*** Opening Material provided ***
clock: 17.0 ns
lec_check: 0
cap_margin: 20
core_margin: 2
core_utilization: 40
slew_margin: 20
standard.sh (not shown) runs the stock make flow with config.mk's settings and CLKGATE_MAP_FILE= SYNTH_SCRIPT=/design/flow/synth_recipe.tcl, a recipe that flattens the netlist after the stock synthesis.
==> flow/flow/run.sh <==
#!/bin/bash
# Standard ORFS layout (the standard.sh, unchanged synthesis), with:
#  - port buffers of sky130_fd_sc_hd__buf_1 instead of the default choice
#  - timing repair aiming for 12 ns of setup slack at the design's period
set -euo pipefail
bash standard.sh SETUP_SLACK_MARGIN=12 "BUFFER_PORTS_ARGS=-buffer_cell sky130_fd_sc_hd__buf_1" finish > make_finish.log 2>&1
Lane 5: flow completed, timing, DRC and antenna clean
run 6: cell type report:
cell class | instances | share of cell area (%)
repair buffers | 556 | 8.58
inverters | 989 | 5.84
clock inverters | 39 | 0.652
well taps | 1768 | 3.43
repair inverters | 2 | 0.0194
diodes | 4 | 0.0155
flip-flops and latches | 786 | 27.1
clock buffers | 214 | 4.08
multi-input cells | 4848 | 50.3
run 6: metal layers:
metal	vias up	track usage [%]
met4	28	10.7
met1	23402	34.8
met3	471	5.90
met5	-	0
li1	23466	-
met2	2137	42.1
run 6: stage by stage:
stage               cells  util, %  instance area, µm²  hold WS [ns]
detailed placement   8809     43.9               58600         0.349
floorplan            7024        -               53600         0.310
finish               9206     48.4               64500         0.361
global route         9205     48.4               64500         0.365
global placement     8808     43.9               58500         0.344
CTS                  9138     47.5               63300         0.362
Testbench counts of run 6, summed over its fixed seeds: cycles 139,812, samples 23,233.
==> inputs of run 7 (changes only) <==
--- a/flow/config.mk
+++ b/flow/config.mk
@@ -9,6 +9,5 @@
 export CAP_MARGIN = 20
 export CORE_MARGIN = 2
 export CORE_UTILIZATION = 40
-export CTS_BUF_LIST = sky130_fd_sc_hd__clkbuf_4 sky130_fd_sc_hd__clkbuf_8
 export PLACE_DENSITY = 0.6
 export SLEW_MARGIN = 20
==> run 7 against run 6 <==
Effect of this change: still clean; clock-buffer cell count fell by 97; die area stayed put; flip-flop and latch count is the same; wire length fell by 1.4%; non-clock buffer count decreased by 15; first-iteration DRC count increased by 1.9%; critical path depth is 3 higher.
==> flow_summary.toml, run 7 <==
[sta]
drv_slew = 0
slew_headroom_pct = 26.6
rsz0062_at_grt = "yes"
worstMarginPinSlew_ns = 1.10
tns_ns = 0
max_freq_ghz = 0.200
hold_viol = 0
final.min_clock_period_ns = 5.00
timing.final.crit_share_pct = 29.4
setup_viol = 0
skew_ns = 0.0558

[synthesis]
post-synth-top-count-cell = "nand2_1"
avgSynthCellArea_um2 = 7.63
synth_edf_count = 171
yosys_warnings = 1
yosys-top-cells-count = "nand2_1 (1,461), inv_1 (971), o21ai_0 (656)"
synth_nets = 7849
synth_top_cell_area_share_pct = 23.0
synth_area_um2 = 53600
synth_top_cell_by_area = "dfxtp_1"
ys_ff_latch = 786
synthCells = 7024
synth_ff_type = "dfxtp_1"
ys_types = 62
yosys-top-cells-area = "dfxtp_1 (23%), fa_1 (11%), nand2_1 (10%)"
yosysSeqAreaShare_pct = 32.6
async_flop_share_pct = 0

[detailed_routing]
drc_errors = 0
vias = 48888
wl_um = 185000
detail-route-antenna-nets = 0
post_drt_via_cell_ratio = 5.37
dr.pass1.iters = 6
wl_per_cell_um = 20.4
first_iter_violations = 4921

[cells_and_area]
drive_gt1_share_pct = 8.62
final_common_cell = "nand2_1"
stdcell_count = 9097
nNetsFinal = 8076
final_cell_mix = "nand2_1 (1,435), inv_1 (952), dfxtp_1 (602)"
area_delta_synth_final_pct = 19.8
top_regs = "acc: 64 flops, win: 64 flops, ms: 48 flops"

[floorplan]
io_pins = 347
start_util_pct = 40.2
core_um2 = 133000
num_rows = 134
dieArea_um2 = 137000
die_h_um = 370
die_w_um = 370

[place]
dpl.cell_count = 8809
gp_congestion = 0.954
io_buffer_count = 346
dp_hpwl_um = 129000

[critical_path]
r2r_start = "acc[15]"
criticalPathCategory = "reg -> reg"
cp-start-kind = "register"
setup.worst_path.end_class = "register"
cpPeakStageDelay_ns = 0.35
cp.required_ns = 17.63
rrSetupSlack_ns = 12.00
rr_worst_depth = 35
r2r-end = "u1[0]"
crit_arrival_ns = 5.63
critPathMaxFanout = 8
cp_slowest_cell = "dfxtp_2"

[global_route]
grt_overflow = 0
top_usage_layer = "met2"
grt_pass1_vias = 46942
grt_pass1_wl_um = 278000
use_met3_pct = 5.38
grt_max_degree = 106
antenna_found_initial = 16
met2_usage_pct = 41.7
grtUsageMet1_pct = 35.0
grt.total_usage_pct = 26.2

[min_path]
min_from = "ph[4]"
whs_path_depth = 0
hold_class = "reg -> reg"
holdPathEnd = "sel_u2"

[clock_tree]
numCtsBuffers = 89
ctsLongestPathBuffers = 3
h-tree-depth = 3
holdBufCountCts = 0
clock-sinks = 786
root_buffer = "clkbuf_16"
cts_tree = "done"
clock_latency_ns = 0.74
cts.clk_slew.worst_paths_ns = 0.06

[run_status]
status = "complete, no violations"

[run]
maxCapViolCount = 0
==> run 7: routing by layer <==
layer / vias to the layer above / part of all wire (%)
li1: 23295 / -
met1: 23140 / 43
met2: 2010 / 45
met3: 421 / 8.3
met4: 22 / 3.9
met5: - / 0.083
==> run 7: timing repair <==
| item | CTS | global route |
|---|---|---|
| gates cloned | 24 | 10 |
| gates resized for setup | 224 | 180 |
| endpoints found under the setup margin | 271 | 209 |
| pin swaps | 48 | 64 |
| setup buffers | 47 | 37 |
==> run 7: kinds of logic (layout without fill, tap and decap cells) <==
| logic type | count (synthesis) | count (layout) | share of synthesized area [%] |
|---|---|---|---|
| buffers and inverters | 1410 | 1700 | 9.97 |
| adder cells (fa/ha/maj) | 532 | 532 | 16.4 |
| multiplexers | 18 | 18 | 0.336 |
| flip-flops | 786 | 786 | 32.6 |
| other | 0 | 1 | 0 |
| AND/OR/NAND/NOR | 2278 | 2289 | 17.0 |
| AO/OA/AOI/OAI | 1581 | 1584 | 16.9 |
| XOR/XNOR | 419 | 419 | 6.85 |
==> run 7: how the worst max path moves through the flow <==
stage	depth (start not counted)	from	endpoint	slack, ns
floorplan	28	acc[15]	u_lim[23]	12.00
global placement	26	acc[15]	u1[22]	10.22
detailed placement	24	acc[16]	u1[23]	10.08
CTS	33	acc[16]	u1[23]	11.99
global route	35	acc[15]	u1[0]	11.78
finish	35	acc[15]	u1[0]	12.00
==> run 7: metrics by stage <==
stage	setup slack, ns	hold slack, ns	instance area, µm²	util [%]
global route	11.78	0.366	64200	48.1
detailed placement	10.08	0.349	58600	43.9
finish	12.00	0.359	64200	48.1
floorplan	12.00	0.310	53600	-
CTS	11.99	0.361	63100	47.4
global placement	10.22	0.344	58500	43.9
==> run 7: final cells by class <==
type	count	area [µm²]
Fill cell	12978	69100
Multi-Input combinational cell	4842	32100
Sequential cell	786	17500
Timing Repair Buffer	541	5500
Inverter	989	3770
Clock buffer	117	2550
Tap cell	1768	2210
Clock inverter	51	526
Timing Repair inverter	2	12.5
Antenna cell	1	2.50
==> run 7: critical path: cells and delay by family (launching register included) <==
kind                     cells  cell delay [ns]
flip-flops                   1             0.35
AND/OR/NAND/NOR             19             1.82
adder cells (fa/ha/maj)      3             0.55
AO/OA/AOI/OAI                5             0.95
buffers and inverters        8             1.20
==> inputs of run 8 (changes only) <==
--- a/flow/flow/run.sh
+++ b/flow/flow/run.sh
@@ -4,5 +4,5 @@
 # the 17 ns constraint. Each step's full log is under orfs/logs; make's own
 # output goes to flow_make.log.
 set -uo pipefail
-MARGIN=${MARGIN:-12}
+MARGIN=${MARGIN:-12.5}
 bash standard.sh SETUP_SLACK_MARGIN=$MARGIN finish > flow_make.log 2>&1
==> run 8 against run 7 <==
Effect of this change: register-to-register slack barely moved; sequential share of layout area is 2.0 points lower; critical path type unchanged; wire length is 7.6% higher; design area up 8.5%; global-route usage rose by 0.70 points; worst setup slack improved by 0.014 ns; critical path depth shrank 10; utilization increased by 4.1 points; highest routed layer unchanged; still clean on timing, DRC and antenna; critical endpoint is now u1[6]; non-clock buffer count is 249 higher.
*** Closing Material provided ***
● Directions for this task: Transcribe only what runs from the line with "run 8 (changes" to the last line above, keeping every line exactly as written.

● Response:
==> inputs of run 8 (changes only) <==
--- a/flow/flow/run.sh
+++ b/flow/flow/run.sh
@@ -4,5 +4,5 @@
 # the 17 ns constraint. Each step's full log is under orfs/logs; make's own
 # output goes to flow_make.log.
 set -uo pipefail
-MARGIN=${MARGIN:-12}
+MARGIN=${MARGIN:-12.5}
 bash standard.sh SETUP_SLACK_MARGIN=$MARGIN finish > flow_make.log 2>&1
==> run 8 against run 7 <==
Effect of this change: register-to-register slack barely moved; sequential share of layout area is 2.0 points lower; critical path type unchanged; wire length is 7.6% higher; design area up 8.5%; global-route usage rose by 0.70 points; worst setup slack improved by 0.014 ns; critical path depth shrank 10; utilization increased by 4.1 points; highest routed layer unchanged; still clean on timing, DRC and antenna; critical endpoint is now u1[6]; non-clock buffer count is 249 higher.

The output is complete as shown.